DATA IN THIS EXERCISE section start

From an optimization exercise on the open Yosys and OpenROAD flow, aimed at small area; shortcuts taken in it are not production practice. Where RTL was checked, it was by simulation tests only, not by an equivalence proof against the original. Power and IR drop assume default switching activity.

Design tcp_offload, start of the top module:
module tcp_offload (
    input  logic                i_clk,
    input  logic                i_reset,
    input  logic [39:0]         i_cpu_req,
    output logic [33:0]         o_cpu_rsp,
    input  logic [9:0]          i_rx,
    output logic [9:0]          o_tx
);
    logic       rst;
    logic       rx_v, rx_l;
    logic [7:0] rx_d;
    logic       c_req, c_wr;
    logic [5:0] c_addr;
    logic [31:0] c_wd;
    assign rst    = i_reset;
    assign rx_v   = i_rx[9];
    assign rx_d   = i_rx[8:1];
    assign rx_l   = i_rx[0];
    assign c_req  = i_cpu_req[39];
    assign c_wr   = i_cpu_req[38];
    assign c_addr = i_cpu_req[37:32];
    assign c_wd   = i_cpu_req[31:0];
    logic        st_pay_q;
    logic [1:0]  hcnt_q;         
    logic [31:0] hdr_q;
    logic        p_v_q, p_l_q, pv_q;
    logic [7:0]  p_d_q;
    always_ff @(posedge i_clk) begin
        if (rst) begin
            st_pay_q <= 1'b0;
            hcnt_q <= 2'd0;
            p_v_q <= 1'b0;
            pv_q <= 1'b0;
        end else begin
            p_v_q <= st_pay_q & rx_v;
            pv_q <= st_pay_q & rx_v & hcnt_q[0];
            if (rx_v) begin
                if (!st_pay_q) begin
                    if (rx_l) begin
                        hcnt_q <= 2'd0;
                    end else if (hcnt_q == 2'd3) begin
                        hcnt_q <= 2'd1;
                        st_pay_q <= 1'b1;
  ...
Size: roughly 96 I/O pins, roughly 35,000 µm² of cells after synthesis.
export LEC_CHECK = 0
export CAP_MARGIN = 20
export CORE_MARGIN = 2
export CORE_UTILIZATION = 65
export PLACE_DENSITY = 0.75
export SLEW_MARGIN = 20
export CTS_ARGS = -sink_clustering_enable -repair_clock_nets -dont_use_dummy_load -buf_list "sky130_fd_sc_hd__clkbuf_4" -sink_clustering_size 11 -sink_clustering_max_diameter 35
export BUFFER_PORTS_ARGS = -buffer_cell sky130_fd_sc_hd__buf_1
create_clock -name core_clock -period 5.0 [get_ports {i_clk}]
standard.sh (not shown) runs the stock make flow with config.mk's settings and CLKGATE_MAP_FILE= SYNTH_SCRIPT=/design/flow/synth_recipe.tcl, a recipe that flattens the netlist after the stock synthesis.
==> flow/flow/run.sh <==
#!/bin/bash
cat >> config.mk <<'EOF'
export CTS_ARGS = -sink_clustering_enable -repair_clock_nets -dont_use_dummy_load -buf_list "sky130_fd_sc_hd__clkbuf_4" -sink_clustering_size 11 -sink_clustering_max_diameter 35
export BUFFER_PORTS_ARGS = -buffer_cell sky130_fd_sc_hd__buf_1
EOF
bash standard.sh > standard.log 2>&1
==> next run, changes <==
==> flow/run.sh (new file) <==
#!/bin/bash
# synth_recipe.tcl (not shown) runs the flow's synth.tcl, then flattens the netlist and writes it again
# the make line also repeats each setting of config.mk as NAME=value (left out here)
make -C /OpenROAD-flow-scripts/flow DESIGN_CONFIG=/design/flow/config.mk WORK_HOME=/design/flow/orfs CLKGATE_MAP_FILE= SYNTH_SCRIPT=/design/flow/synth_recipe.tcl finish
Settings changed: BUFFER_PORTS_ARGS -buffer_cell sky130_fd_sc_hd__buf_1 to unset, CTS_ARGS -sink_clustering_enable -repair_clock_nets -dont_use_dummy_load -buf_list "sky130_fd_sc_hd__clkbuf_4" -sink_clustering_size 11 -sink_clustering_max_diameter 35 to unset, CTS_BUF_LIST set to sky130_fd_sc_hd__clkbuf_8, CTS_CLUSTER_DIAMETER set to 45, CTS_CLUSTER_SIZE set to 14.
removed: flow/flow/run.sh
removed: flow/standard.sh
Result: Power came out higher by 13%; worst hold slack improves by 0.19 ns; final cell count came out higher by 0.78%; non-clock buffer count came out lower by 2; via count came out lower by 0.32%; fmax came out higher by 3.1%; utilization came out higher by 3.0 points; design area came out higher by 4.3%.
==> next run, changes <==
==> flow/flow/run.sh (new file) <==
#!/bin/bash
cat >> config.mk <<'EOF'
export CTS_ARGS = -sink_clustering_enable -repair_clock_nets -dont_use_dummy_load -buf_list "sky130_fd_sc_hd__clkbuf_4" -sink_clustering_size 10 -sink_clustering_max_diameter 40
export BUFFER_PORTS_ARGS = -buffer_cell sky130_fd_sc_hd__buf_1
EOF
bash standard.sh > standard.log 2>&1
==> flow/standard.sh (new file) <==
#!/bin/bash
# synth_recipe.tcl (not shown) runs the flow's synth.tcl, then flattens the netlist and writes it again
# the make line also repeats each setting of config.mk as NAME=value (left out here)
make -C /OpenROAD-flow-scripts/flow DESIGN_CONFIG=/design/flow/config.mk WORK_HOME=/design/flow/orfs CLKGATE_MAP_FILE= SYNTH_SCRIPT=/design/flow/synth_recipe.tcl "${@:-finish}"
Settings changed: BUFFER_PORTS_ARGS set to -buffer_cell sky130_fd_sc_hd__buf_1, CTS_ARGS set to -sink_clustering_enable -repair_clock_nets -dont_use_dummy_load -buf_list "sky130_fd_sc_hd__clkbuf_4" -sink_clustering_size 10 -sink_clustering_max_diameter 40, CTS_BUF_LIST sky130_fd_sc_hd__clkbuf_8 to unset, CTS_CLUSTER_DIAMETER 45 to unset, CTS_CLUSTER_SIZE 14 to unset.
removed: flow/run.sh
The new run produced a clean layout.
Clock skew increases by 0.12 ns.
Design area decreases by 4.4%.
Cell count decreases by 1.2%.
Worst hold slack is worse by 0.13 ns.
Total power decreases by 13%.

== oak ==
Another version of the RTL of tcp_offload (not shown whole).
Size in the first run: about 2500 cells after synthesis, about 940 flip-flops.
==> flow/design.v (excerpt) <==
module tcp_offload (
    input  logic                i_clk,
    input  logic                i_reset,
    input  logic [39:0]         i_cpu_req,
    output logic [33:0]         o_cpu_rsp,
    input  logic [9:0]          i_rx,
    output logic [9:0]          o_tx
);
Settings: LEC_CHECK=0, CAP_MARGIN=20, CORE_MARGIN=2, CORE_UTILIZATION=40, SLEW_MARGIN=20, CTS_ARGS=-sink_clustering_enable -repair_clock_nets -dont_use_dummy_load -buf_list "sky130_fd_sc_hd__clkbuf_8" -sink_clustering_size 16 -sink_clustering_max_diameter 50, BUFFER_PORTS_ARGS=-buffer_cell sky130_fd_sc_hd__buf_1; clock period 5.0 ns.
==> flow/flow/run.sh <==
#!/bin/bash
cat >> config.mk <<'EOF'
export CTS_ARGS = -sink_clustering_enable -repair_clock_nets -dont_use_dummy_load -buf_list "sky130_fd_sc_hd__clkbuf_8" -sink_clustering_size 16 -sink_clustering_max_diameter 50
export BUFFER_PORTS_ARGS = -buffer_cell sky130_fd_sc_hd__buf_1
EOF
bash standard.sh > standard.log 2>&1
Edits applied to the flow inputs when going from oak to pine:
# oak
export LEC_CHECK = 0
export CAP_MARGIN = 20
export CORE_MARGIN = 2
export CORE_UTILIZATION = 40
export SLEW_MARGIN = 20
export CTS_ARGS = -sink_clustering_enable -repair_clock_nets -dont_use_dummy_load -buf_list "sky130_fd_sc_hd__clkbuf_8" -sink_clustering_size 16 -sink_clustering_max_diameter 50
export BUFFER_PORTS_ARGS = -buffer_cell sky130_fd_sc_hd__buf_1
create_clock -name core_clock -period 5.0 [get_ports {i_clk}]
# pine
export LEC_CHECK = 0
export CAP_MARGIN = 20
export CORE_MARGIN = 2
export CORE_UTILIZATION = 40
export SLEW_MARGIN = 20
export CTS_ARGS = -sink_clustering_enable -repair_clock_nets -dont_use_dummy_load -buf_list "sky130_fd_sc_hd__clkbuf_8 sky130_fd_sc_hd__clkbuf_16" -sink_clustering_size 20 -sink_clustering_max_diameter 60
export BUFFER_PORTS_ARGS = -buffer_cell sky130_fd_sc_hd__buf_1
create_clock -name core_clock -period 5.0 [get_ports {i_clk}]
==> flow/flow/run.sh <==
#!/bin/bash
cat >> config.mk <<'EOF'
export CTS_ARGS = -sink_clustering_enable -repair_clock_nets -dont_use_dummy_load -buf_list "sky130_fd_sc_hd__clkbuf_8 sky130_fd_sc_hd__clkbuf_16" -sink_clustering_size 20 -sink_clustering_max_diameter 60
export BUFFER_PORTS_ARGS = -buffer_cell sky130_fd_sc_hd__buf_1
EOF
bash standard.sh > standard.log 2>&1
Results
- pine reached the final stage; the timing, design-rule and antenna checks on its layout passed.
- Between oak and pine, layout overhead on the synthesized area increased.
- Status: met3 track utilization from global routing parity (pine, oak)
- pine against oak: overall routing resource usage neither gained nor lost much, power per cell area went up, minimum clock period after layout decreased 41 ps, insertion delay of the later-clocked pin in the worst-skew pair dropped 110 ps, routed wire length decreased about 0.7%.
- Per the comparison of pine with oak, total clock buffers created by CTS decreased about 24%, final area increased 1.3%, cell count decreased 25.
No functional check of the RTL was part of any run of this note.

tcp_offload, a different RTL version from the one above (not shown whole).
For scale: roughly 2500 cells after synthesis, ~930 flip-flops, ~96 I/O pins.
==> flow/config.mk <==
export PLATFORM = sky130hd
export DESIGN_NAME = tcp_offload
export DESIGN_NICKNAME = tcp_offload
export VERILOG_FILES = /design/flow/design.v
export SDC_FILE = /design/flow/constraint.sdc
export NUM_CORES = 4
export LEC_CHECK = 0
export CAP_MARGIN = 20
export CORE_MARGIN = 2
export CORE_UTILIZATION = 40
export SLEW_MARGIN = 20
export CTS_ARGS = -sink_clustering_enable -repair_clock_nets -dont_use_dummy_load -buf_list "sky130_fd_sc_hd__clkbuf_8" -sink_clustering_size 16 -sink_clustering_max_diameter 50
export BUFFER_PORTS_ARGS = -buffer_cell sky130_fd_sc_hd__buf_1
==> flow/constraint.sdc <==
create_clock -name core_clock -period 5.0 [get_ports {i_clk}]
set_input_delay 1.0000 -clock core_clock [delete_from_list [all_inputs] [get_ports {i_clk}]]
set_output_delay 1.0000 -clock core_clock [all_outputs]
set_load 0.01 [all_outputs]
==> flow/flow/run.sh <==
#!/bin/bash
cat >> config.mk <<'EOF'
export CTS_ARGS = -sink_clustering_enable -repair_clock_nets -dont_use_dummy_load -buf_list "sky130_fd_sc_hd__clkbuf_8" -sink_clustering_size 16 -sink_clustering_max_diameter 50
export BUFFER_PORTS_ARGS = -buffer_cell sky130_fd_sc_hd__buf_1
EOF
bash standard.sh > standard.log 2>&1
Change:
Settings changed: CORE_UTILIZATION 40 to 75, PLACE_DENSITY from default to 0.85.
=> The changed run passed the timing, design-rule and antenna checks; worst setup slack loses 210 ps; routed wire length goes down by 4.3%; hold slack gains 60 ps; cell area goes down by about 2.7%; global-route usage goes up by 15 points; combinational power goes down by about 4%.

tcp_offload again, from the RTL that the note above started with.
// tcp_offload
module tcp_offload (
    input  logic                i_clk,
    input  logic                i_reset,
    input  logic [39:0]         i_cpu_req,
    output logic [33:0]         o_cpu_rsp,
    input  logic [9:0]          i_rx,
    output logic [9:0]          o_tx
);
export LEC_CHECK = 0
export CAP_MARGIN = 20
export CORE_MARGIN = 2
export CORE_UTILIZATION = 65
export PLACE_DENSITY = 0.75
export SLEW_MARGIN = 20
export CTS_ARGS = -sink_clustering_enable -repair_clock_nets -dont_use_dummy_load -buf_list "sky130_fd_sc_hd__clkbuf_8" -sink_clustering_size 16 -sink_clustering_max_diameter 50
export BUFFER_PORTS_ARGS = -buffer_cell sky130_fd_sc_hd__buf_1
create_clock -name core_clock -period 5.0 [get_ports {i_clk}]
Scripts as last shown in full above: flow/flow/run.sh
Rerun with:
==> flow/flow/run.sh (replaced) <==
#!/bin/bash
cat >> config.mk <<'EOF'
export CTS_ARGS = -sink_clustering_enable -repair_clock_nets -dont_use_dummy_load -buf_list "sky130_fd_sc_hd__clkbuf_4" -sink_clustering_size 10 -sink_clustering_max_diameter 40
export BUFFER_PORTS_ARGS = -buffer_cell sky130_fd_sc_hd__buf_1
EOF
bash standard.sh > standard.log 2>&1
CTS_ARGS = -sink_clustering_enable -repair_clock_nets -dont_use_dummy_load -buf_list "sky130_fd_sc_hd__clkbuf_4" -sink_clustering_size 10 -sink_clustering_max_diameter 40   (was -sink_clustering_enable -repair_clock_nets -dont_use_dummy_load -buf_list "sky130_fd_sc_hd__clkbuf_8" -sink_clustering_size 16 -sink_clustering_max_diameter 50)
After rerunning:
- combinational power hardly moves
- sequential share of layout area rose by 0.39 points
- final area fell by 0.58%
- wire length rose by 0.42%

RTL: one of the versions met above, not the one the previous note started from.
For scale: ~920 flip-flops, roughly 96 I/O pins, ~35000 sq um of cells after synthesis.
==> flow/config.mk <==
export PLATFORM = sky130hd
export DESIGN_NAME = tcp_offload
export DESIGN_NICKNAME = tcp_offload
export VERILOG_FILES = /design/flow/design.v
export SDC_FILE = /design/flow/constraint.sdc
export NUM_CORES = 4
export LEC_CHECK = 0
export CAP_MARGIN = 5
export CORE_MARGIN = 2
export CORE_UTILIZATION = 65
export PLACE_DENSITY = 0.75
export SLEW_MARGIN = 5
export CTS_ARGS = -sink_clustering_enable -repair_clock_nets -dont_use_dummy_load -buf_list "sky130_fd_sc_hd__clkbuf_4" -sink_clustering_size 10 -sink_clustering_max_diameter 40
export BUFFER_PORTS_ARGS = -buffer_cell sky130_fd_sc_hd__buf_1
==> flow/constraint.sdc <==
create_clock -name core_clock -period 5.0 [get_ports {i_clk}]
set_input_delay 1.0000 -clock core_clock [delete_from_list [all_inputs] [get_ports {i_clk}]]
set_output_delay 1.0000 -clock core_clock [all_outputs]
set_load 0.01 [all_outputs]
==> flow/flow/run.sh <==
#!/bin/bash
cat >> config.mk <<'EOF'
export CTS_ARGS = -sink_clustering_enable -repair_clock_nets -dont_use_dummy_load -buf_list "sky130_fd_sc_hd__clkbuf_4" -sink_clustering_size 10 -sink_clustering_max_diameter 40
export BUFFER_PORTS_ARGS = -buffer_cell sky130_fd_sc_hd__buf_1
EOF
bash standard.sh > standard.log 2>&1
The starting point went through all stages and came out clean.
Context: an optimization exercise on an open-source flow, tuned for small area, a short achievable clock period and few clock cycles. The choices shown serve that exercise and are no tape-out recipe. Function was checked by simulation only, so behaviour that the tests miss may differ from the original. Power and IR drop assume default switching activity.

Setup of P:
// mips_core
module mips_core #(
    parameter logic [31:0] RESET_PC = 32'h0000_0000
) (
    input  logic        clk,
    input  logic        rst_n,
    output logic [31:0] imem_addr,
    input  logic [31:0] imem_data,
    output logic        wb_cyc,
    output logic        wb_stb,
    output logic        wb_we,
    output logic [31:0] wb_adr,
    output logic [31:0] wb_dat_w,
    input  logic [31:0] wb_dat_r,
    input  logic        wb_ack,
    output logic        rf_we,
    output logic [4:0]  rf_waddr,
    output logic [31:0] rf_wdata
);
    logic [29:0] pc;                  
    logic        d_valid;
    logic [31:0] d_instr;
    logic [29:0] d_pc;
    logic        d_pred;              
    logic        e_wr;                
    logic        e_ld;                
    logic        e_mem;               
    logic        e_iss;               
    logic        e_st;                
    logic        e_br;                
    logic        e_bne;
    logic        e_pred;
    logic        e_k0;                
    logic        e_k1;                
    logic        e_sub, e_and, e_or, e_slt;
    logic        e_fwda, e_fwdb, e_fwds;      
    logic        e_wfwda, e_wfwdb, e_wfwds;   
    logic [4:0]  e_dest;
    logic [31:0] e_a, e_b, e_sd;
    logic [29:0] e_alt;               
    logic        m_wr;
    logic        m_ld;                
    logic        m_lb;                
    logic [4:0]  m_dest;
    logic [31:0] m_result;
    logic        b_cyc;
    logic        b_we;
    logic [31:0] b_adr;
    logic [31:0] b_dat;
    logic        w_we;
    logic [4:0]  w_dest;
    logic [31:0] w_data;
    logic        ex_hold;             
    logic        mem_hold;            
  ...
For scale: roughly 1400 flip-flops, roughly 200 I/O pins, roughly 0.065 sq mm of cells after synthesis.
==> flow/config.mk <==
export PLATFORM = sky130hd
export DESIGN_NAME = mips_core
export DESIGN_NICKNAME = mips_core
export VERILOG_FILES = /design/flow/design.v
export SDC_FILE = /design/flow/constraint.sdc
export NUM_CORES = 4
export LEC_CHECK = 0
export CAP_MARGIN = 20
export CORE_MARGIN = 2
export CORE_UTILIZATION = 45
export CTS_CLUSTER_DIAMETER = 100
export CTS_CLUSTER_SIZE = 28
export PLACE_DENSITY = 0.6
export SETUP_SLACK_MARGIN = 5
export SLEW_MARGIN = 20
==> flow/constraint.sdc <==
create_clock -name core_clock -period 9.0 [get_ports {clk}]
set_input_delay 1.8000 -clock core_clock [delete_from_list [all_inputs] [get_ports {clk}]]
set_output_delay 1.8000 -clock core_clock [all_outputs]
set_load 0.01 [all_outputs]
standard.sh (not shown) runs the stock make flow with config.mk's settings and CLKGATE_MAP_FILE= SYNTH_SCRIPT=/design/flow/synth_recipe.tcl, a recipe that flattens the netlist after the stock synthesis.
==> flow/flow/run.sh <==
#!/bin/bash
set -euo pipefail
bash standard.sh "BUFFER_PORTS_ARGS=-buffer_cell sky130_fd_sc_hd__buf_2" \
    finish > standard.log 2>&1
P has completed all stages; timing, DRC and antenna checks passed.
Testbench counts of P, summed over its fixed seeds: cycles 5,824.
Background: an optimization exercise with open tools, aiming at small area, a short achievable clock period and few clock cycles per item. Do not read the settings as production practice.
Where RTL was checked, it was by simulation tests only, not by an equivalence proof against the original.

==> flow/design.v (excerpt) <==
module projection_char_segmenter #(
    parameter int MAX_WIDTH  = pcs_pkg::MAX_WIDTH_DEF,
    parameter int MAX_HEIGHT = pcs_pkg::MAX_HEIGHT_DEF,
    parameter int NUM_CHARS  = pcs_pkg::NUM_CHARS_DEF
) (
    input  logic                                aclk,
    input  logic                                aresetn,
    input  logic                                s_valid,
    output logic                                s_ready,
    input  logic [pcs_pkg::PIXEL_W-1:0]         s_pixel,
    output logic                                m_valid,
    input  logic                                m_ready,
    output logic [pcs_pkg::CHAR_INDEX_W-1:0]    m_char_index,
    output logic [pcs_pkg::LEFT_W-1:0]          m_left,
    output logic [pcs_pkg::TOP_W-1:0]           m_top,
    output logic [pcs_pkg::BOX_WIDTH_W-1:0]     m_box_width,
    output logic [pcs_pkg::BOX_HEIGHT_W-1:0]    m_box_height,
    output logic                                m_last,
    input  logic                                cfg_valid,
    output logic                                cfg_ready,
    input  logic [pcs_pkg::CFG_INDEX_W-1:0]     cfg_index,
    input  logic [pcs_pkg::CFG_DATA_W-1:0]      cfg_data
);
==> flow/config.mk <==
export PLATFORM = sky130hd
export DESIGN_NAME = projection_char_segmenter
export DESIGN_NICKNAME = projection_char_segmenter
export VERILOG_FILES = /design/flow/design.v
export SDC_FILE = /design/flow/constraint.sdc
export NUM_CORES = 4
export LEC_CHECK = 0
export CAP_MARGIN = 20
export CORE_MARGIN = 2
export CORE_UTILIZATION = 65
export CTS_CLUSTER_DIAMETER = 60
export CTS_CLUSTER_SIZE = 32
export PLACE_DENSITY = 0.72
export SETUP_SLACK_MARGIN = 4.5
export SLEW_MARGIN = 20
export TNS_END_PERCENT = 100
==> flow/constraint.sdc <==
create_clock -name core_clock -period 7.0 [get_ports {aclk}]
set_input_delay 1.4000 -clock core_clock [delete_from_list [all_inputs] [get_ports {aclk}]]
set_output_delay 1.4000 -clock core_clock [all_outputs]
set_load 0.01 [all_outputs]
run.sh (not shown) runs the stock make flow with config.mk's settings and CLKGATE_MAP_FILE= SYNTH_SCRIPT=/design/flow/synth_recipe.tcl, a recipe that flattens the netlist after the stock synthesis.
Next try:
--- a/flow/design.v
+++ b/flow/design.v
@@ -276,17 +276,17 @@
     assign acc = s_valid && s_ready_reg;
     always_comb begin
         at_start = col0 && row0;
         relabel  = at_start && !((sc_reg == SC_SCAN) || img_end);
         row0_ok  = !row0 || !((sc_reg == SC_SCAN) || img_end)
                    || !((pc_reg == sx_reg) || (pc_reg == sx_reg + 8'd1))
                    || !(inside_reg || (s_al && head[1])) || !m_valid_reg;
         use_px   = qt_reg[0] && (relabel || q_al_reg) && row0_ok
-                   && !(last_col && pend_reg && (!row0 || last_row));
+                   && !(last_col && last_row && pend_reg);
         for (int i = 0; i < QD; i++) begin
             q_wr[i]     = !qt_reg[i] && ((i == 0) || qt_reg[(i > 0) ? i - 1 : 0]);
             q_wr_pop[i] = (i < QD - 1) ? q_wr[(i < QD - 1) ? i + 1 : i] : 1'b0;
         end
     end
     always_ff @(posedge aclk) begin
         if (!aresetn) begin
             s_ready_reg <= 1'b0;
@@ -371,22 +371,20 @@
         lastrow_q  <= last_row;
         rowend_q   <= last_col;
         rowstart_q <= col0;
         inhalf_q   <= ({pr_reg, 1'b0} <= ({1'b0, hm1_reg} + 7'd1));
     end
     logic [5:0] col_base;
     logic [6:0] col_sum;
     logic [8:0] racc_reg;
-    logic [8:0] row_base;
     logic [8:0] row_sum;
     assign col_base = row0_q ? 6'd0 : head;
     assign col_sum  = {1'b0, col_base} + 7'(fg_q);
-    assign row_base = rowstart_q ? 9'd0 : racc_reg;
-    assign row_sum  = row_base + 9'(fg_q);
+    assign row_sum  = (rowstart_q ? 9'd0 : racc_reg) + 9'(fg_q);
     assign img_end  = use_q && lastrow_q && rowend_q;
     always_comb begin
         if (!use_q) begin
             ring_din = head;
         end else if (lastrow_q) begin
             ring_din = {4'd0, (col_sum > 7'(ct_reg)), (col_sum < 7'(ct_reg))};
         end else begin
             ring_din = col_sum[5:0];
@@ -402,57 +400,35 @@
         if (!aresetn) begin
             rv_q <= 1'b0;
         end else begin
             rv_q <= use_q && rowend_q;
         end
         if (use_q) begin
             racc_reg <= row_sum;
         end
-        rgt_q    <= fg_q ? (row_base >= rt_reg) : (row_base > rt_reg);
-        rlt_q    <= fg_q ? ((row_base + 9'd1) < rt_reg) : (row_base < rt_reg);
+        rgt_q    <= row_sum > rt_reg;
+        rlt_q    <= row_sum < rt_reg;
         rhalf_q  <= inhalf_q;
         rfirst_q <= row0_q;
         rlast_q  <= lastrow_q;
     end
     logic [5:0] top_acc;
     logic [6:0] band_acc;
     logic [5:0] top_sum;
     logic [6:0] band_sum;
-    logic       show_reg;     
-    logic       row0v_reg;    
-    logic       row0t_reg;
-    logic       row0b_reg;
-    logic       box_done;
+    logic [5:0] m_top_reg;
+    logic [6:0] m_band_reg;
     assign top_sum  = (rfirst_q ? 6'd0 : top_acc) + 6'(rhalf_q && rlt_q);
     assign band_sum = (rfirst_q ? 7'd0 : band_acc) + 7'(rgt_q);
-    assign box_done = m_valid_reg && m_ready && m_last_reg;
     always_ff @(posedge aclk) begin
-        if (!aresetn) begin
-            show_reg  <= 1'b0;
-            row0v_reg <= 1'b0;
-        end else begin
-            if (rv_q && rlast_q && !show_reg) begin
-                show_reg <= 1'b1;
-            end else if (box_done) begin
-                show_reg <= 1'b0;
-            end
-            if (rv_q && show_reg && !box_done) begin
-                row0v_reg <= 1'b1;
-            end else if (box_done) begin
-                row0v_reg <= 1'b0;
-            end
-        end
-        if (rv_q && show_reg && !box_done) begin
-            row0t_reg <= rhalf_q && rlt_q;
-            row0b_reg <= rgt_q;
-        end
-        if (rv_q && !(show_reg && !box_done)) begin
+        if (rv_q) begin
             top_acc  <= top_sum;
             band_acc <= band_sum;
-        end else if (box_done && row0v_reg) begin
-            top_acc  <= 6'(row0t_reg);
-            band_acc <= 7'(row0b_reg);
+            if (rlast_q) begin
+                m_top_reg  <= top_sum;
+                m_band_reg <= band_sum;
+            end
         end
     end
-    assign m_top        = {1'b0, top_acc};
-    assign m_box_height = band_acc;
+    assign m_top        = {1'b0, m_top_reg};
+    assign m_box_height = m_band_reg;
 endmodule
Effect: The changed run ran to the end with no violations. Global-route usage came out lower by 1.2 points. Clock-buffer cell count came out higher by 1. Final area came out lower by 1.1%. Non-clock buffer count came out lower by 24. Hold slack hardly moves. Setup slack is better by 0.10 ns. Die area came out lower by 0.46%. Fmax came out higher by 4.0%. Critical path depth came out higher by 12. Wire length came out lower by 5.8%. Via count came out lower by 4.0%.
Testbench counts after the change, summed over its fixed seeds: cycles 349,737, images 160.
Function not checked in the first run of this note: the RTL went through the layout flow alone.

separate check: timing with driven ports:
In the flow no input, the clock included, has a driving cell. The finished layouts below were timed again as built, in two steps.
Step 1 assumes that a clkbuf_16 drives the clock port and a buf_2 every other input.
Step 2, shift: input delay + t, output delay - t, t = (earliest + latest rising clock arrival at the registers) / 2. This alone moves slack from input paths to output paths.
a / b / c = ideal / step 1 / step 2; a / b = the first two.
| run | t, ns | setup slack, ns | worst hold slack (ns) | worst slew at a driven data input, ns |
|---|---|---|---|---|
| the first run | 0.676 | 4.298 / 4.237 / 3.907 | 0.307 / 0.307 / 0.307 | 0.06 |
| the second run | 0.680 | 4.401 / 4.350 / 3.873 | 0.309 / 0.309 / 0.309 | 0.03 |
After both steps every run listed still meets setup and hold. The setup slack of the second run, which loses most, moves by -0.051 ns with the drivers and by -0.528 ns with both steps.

DATA IN THIS EXERCISE section end

| EXERCISE INSTRUCTIONS |
All lines above from the one containing "(rv_q && !(show_reg && !box_done)) begin" to the one containing "m_box_height = band_acc;" must be repeated exactly, both lines included, and no others.

| EXPECTED ANSWER |
-        if (rv_q && !(show_reg && !box_done)) begin
+        if (rv_q) begin
             top_acc  <= top_sum;
             band_acc <= band_sum;
-        end else if (box_done && row0v_reg) begin
-            top_acc  <= 6'(row0t_reg);
-            band_acc <= 7'(row0b_reg);
+            if (rlast_q) begin
+                m_top_reg  <= top_sum;
+                m_band_reg <= band_sum;
+            end
         end
     end
-    assign m_top        = {1'b0, top_acc};
-    assign m_box_height = band_acc;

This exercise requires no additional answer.